= Beginning of Section =
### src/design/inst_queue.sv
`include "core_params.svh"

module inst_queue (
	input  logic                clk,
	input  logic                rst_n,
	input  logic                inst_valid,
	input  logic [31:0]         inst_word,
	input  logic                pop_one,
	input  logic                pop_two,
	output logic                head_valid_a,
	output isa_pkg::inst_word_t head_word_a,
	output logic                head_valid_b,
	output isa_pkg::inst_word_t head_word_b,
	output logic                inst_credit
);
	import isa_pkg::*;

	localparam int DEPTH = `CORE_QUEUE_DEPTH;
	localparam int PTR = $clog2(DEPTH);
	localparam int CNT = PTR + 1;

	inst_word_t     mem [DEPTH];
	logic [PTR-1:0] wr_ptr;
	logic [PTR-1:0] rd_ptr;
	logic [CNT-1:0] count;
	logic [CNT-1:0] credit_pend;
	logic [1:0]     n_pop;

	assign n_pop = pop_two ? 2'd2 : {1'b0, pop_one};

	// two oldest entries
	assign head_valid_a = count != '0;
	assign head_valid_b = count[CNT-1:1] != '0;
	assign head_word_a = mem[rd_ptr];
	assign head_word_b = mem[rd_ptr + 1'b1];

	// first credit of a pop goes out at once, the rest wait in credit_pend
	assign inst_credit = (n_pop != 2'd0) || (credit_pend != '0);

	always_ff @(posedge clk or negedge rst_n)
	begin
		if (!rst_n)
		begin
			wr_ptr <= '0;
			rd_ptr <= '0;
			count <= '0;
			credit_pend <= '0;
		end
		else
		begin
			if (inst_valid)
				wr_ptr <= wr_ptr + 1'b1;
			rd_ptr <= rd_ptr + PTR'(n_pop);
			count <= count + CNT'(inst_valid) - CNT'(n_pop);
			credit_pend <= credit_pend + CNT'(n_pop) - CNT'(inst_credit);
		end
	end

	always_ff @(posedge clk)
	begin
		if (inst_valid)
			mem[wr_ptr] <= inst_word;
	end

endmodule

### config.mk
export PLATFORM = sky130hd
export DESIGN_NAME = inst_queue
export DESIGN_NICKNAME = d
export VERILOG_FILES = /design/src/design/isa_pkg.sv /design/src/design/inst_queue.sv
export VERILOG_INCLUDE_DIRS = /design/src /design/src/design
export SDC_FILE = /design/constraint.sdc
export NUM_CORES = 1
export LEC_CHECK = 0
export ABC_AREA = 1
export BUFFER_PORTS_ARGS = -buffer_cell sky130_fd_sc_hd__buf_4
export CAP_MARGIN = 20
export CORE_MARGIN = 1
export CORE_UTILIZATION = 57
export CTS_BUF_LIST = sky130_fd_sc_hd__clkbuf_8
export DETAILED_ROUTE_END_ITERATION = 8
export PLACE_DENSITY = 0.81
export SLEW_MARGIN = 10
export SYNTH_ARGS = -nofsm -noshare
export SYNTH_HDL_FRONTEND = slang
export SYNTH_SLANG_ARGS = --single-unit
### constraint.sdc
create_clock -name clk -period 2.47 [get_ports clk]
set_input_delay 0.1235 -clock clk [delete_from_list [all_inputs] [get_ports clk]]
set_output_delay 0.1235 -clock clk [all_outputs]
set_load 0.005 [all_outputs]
= End of Section =
= Beginning of Section =
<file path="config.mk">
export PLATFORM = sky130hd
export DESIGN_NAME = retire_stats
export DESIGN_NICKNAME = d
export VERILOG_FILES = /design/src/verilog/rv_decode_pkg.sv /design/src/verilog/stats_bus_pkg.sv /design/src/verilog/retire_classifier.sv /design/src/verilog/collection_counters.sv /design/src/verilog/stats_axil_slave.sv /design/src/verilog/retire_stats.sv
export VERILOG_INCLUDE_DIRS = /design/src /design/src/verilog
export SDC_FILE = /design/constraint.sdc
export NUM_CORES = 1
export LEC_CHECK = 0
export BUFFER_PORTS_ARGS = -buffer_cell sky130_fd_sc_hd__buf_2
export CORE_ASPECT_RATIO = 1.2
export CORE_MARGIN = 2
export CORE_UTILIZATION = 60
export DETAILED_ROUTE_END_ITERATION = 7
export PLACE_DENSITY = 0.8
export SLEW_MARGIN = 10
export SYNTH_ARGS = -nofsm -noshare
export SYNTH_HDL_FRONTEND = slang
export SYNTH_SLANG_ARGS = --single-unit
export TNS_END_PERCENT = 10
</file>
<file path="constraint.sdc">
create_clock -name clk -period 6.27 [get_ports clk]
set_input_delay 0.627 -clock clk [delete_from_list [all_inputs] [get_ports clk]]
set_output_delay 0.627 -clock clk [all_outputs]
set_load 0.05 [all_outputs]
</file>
= End of Section =
HOW TO COMPLETE THIS TASK: Whatever else the listing above holds, retype exactly only the lines from the one containing "count <= '0;" to the one containing "set_load 0.005 [all_outputs]", both ends kept.

SOLUTION TO THE EXERCISE:
			count <= '0;
			credit_pend <= '0;
		end
		else
		begin
			if (inst_valid)
				wr_ptr <= wr_ptr + 1'b1;
			rd_ptr <= rd_ptr + PTR'(n_pop);
			count <= count + CNT'(inst_valid) - CNT'(n_pop);
			credit_pend <= credit_pend + CNT'(n_pop) - CNT'(inst_credit);
		end
	end

	always_ff @(posedge clk)
	begin
		if (inst_valid)
			mem[wr_ptr] <= inst_word;
	end

endmodule

### config.mk
export PLATFORM = sky130hd
export DESIGN_NAME = inst_queue
export DESIGN_NICKNAME = d
export VERILOG_FILES = /design/src/design/isa_pkg.sv /design/src/design/inst_queue.sv
export VERILOG_INCLUDE_DIRS = /design/src /design/src/design
export SDC_FILE = /design/constraint.sdc
export NUM_CORES = 1
export LEC_CHECK = 0
export ABC_AREA = 1
export BUFFER_PORTS_ARGS = -buffer_cell sky130_fd_sc_hd__buf_4
export CAP_MARGIN = 20
export CORE_MARGIN = 1
export CORE_UTILIZATION = 57
export CTS_BUF_LIST = sky130_fd_sc_hd__clkbuf_8
export DETAILED_ROUTE_END_ITERATION = 8
export PLACE_DENSITY = 0.81
export SLEW_MARGIN = 10
export SYNTH_ARGS = -nofsm -noshare
export SYNTH_HDL_FRONTEND = slang
export SYNTH_SLANG_ARGS = --single-unit
### constraint.sdc
create_clock -name clk -period 2.47 [get_ports clk]
set_input_delay 0.1235 -clock clk [delete_from_list [all_inputs] [get_ports clk]]
set_output_delay 0.1235 -clock clk [all_outputs]
set_load 0.005 [all_outputs]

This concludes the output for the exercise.